Search the records below for the word "timing". Copy each line where it occurs.

[Collected data entries]

****

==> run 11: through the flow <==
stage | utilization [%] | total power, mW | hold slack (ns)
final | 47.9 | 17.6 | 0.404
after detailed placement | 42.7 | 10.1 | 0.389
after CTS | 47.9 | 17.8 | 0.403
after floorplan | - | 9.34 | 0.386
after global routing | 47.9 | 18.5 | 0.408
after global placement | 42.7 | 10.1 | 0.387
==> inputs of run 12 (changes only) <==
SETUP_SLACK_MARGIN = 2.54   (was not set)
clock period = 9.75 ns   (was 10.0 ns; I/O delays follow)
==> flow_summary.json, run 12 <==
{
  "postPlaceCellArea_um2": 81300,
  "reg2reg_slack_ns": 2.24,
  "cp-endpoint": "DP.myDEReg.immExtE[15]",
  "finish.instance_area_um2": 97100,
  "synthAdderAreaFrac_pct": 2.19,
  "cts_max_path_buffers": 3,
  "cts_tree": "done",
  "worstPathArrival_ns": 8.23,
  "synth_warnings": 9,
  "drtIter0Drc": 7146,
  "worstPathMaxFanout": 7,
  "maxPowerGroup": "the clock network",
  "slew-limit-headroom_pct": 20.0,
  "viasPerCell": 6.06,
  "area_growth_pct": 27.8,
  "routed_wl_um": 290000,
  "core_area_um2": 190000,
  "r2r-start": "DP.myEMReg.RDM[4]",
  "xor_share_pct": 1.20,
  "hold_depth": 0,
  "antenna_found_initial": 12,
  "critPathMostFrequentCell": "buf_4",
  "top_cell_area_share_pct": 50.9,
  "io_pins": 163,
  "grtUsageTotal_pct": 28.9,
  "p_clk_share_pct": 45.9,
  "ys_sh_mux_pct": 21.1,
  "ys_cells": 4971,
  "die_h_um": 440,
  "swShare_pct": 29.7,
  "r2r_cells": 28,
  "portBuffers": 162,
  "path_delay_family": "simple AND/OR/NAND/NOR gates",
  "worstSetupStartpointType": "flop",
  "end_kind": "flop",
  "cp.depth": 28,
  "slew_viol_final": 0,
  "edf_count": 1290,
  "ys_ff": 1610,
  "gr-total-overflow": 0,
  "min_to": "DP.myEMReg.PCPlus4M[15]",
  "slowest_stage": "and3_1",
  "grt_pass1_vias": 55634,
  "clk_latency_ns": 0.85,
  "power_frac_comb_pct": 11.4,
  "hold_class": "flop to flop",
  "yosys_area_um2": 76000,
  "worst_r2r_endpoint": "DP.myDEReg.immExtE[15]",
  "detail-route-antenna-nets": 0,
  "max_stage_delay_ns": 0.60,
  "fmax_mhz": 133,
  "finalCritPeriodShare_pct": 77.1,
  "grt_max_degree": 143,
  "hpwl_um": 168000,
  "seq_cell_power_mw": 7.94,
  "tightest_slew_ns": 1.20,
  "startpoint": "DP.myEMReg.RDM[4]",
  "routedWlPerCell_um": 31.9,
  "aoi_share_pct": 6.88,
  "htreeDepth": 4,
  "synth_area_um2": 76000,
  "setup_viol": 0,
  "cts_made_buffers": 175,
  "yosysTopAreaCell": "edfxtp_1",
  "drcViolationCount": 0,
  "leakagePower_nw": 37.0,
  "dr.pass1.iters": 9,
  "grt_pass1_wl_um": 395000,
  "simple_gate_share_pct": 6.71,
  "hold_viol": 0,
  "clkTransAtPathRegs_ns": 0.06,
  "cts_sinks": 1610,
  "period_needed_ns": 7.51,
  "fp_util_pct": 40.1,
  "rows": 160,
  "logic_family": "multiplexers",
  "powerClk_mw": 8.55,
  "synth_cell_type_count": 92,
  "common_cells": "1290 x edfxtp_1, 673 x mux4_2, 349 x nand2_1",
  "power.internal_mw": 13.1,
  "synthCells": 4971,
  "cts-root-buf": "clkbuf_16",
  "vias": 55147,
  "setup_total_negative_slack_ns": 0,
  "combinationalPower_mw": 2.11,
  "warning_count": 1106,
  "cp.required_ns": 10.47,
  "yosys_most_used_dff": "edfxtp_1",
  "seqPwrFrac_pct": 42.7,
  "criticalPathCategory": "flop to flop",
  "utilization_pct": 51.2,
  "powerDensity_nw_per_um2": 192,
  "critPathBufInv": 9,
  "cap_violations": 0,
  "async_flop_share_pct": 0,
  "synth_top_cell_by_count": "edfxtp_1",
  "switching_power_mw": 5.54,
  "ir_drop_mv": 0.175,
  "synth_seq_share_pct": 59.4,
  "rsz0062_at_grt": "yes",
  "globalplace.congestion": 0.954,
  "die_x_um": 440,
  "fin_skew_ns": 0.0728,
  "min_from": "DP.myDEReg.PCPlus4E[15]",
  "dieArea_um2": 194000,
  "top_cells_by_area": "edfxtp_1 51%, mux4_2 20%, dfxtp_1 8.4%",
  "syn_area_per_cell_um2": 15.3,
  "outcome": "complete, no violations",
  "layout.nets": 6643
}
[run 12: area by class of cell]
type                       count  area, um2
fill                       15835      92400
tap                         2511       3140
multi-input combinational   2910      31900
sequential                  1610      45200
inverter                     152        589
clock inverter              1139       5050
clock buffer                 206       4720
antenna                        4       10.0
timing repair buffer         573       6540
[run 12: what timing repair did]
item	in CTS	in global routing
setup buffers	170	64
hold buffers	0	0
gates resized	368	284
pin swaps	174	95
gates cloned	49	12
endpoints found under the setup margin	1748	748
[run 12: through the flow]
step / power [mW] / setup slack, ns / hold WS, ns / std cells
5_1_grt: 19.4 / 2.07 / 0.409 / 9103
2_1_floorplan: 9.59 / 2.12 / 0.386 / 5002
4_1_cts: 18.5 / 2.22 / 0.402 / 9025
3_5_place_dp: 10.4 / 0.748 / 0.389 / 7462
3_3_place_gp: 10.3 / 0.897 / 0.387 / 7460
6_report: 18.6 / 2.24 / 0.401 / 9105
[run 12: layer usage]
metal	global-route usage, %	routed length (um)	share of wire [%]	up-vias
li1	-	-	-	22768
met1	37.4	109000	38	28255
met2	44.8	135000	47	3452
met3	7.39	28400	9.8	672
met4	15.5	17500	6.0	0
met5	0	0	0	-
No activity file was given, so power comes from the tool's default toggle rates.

****

◆ Task answer
timing repair buffer         573       6540
[run 12: what timing repair did]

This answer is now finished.